━━━ Extracted material ━━━
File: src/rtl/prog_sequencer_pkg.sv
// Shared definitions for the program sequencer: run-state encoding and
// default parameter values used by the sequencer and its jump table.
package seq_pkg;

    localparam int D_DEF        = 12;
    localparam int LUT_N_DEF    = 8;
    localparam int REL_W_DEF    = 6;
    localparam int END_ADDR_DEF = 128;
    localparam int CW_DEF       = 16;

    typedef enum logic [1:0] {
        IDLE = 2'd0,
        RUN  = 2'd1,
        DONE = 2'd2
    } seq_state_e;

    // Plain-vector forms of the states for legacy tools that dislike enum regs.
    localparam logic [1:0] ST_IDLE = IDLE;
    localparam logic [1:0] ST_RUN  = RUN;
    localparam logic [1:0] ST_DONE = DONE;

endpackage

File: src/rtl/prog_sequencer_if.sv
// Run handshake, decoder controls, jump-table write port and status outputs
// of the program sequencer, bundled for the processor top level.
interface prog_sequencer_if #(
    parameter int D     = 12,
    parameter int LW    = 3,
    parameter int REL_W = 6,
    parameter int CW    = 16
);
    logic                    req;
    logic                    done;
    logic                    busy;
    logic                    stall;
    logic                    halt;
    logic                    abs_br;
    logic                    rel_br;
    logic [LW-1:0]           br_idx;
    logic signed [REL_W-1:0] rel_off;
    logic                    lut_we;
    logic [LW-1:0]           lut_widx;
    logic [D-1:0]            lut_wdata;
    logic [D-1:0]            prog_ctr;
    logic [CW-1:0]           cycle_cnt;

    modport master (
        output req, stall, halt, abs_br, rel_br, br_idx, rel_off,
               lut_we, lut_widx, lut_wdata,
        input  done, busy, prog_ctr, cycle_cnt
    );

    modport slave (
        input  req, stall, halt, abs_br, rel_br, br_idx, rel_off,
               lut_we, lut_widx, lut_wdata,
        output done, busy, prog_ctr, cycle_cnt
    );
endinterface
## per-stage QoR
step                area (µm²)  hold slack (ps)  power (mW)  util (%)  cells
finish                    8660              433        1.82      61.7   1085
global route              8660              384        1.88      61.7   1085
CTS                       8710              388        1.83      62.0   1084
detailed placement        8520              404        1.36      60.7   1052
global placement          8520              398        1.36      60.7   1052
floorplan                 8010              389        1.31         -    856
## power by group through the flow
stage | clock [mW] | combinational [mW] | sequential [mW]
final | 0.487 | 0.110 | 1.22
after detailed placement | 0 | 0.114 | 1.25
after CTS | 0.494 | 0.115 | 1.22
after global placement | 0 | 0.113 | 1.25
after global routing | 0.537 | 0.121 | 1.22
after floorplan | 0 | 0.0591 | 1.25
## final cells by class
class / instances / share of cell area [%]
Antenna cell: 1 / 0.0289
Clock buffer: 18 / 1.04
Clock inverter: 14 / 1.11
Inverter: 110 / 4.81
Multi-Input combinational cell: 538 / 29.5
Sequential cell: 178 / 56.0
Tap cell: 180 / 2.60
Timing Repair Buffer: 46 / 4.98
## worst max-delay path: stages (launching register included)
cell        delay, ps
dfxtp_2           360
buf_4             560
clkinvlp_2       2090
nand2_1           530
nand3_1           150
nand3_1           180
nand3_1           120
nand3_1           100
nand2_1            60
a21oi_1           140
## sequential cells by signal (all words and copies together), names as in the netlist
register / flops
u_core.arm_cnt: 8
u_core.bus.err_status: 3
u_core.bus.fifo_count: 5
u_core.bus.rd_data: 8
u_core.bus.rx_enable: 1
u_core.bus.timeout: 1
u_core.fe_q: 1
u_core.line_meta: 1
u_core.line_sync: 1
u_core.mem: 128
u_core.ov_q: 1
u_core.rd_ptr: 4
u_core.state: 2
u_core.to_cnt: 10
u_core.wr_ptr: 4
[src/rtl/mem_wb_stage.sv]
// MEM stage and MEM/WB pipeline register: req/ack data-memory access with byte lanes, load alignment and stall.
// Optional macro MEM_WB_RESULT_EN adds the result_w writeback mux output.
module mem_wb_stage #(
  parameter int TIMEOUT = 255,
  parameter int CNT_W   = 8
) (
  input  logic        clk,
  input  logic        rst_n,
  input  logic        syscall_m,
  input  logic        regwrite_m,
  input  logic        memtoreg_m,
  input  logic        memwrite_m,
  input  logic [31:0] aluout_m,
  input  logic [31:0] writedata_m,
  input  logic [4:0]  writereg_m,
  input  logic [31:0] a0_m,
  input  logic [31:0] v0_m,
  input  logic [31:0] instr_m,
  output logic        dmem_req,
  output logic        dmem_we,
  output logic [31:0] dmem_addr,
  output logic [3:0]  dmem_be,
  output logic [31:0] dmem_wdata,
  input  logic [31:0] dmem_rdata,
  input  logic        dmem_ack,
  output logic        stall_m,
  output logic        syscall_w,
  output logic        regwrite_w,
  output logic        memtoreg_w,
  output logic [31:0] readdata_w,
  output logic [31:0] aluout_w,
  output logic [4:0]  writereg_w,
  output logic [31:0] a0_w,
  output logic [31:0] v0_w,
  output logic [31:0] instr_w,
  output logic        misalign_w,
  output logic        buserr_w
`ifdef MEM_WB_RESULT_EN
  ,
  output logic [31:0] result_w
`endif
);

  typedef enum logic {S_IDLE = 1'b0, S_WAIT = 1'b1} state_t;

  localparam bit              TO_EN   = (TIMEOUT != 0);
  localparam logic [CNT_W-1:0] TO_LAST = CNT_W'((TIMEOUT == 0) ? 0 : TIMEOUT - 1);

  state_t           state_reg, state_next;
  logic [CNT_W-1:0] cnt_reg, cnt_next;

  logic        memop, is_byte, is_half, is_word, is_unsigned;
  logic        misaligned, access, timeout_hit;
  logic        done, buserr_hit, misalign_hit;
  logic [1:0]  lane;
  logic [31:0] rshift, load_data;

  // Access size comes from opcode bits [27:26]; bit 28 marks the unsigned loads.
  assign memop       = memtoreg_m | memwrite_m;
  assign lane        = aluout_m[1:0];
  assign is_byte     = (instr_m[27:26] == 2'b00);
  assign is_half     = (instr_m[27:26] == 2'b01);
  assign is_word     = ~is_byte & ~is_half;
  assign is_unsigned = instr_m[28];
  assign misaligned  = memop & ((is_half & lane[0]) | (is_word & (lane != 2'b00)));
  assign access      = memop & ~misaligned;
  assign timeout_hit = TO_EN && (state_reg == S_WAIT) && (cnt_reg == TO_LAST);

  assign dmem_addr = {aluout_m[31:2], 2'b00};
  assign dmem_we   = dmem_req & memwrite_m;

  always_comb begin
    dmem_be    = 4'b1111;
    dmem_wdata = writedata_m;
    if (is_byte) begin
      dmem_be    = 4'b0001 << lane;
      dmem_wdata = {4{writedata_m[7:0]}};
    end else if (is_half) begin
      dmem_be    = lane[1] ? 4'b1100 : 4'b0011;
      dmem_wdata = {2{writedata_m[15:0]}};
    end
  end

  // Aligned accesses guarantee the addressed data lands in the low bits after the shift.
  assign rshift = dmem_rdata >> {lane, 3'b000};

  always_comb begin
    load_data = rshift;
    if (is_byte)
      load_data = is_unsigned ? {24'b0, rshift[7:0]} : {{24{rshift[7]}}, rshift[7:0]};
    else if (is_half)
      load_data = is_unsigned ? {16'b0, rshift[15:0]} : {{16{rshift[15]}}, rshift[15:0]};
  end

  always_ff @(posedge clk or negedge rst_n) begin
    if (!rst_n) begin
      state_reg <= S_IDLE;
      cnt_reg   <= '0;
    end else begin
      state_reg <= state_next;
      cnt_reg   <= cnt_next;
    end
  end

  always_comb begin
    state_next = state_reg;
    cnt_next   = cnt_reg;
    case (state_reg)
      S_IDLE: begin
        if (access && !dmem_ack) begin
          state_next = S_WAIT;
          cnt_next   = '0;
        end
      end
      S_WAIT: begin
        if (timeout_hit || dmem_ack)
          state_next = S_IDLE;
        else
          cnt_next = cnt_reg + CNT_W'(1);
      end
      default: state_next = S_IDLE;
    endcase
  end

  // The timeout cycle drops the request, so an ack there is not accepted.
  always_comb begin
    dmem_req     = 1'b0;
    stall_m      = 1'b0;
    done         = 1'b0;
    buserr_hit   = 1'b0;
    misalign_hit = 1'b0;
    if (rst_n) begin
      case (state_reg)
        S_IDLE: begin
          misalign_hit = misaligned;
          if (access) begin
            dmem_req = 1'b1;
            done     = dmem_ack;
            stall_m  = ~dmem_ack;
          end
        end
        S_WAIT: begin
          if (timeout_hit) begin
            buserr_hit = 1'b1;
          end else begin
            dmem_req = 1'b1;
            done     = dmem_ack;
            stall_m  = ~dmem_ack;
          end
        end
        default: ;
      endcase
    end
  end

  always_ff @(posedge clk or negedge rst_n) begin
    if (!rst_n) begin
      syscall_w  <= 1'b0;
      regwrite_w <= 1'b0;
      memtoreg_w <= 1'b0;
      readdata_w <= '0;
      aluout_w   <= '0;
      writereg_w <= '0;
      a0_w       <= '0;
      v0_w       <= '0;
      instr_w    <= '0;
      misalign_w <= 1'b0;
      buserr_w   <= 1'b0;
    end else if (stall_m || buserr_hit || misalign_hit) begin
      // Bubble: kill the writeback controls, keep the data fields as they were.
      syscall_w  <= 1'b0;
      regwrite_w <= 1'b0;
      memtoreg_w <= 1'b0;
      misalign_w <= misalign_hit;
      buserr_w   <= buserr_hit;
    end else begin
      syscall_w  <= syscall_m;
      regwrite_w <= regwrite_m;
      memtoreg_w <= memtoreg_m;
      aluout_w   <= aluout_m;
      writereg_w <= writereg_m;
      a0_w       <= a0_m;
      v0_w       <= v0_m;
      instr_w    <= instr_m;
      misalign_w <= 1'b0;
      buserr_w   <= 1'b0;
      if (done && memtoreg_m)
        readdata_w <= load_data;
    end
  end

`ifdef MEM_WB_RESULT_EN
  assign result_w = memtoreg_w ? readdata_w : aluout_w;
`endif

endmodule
━━━
━━━ Extracted material ━━━
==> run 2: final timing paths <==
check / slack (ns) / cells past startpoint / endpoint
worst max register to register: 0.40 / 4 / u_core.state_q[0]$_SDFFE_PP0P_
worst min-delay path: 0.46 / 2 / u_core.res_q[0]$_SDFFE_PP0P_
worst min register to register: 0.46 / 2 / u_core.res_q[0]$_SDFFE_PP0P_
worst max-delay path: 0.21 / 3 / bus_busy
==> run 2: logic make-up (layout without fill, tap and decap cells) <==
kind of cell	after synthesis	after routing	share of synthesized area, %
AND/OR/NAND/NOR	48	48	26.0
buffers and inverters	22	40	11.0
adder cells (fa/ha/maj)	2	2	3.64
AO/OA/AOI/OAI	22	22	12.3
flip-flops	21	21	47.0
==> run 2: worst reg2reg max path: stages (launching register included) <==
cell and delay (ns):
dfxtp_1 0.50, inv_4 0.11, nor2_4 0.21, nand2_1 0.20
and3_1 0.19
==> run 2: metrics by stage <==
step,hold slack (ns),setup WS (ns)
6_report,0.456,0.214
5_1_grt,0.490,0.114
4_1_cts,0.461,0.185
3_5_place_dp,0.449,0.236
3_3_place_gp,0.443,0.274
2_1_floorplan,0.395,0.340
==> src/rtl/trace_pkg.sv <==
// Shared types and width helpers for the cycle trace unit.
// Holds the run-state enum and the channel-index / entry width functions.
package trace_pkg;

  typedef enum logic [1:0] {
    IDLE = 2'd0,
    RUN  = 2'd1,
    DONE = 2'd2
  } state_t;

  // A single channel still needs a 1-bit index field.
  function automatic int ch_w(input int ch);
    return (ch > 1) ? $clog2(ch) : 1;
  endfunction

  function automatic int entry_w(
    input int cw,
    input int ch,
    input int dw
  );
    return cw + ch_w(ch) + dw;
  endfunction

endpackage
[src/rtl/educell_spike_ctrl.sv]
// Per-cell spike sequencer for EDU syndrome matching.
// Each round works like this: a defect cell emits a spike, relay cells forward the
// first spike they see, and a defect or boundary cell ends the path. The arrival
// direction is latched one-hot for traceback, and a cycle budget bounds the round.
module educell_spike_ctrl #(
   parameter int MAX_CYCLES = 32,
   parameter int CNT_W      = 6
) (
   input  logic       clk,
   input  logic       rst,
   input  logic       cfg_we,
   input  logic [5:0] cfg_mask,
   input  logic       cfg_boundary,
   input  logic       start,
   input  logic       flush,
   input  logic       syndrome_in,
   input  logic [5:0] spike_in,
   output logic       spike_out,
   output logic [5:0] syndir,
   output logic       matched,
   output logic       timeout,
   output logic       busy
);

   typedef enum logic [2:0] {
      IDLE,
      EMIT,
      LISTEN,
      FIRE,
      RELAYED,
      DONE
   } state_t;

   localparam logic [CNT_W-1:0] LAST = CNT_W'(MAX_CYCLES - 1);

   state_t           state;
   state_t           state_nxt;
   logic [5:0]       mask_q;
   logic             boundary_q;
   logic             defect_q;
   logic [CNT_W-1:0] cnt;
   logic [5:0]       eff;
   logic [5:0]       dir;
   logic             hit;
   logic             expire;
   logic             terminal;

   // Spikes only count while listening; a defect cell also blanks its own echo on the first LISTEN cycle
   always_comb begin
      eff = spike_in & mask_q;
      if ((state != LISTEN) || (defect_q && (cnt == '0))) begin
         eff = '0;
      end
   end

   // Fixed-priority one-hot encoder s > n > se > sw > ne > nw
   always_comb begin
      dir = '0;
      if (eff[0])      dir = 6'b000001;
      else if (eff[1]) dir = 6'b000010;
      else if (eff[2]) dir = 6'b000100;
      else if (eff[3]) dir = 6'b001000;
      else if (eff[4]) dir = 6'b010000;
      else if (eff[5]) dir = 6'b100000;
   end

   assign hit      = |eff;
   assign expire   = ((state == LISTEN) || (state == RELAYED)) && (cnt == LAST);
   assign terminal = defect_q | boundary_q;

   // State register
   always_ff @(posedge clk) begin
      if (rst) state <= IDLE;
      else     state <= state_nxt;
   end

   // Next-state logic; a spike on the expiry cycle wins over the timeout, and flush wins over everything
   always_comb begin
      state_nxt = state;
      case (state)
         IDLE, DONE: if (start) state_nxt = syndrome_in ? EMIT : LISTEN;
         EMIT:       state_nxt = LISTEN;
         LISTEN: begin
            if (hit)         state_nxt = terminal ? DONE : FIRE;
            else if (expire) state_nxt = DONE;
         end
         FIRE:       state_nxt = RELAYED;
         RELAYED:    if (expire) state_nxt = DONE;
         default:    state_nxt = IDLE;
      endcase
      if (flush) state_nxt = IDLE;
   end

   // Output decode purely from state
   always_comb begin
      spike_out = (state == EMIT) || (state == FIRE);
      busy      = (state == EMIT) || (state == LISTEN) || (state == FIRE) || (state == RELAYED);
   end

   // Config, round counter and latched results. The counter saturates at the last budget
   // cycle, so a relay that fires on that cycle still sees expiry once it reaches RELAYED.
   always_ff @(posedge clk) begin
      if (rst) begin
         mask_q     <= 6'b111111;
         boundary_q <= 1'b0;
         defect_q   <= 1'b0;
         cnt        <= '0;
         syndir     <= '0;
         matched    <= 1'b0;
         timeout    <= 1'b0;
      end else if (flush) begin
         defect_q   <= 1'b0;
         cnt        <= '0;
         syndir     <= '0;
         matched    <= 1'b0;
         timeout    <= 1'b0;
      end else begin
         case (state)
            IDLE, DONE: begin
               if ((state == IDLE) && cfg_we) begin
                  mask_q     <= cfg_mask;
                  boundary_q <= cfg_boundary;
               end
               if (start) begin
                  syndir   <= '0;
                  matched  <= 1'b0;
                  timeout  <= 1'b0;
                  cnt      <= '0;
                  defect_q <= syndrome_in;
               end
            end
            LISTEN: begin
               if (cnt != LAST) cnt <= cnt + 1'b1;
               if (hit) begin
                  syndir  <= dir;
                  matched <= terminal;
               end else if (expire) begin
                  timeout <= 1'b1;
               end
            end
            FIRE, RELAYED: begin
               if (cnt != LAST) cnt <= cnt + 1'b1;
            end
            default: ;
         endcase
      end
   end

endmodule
━━━
- Exercise requirements -
Your answer must consist solely of the lines above between the line holding "## per-stage QoR" and the line holding "u_core.rd_ptr: 4", inclusive, copied exactly.

- Result of this exercise -
## per-stage QoR
step                area (µm²)  hold slack (ps)  power (mW)  util (%)  cells
finish                    8660              433        1.82      61.7   1085
global route              8660              384        1.88      61.7   1085
CTS                       8710              388        1.83      62.0   1084
detailed placement        8520              404        1.36      60.7   1052
global placement          8520              398        1.36      60.7   1052
floorplan                 8010              389        1.31         -    856
## power by group through the flow
stage | clock [mW] | combinational [mW] | sequential [mW]
final | 0.487 | 0.110 | 1.22
after detailed placement | 0 | 0.114 | 1.25
after CTS | 0.494 | 0.115 | 1.22
after global placement | 0 | 0.113 | 1.25
after global routing | 0.537 | 0.121 | 1.22
after floorplan | 0 | 0.0591 | 1.25
## final cells by class
class / instances / share of cell area [%]
Antenna cell: 1 / 0.0289
Clock buffer: 18 / 1.04
Clock inverter: 14 / 1.11
Inverter: 110 / 4.81
Multi-Input combinational cell: 538 / 29.5
Sequential cell: 178 / 56.0
Tap cell: 180 / 2.60
Timing Repair Buffer: 46 / 4.98
## worst max-delay path: stages (launching register included)
cell        delay, ps
dfxtp_2           360
buf_4             560
clkinvlp_2       2090
nand2_1           530
nand3_1           150
nand3_1           180
nand3_1           120
nand3_1           100
nand2_1            60
a21oi_1           140
## sequential cells by signal (all words and copies together), names as in the netlist
register / flops
u_core.arm_cnt: 8
u_core.bus.err_status: 3
u_core.bus.fifo_count: 5
u_core.bus.rd_data: 8
u_core.bus.rx_enable: 1
u_core.bus.timeout: 1
u_core.fe_q: 1
u_core.line_meta: 1
u_core.line_sync: 1
u_core.mem: 128
u_core.ov_q: 1
u_core.rd_ptr: 4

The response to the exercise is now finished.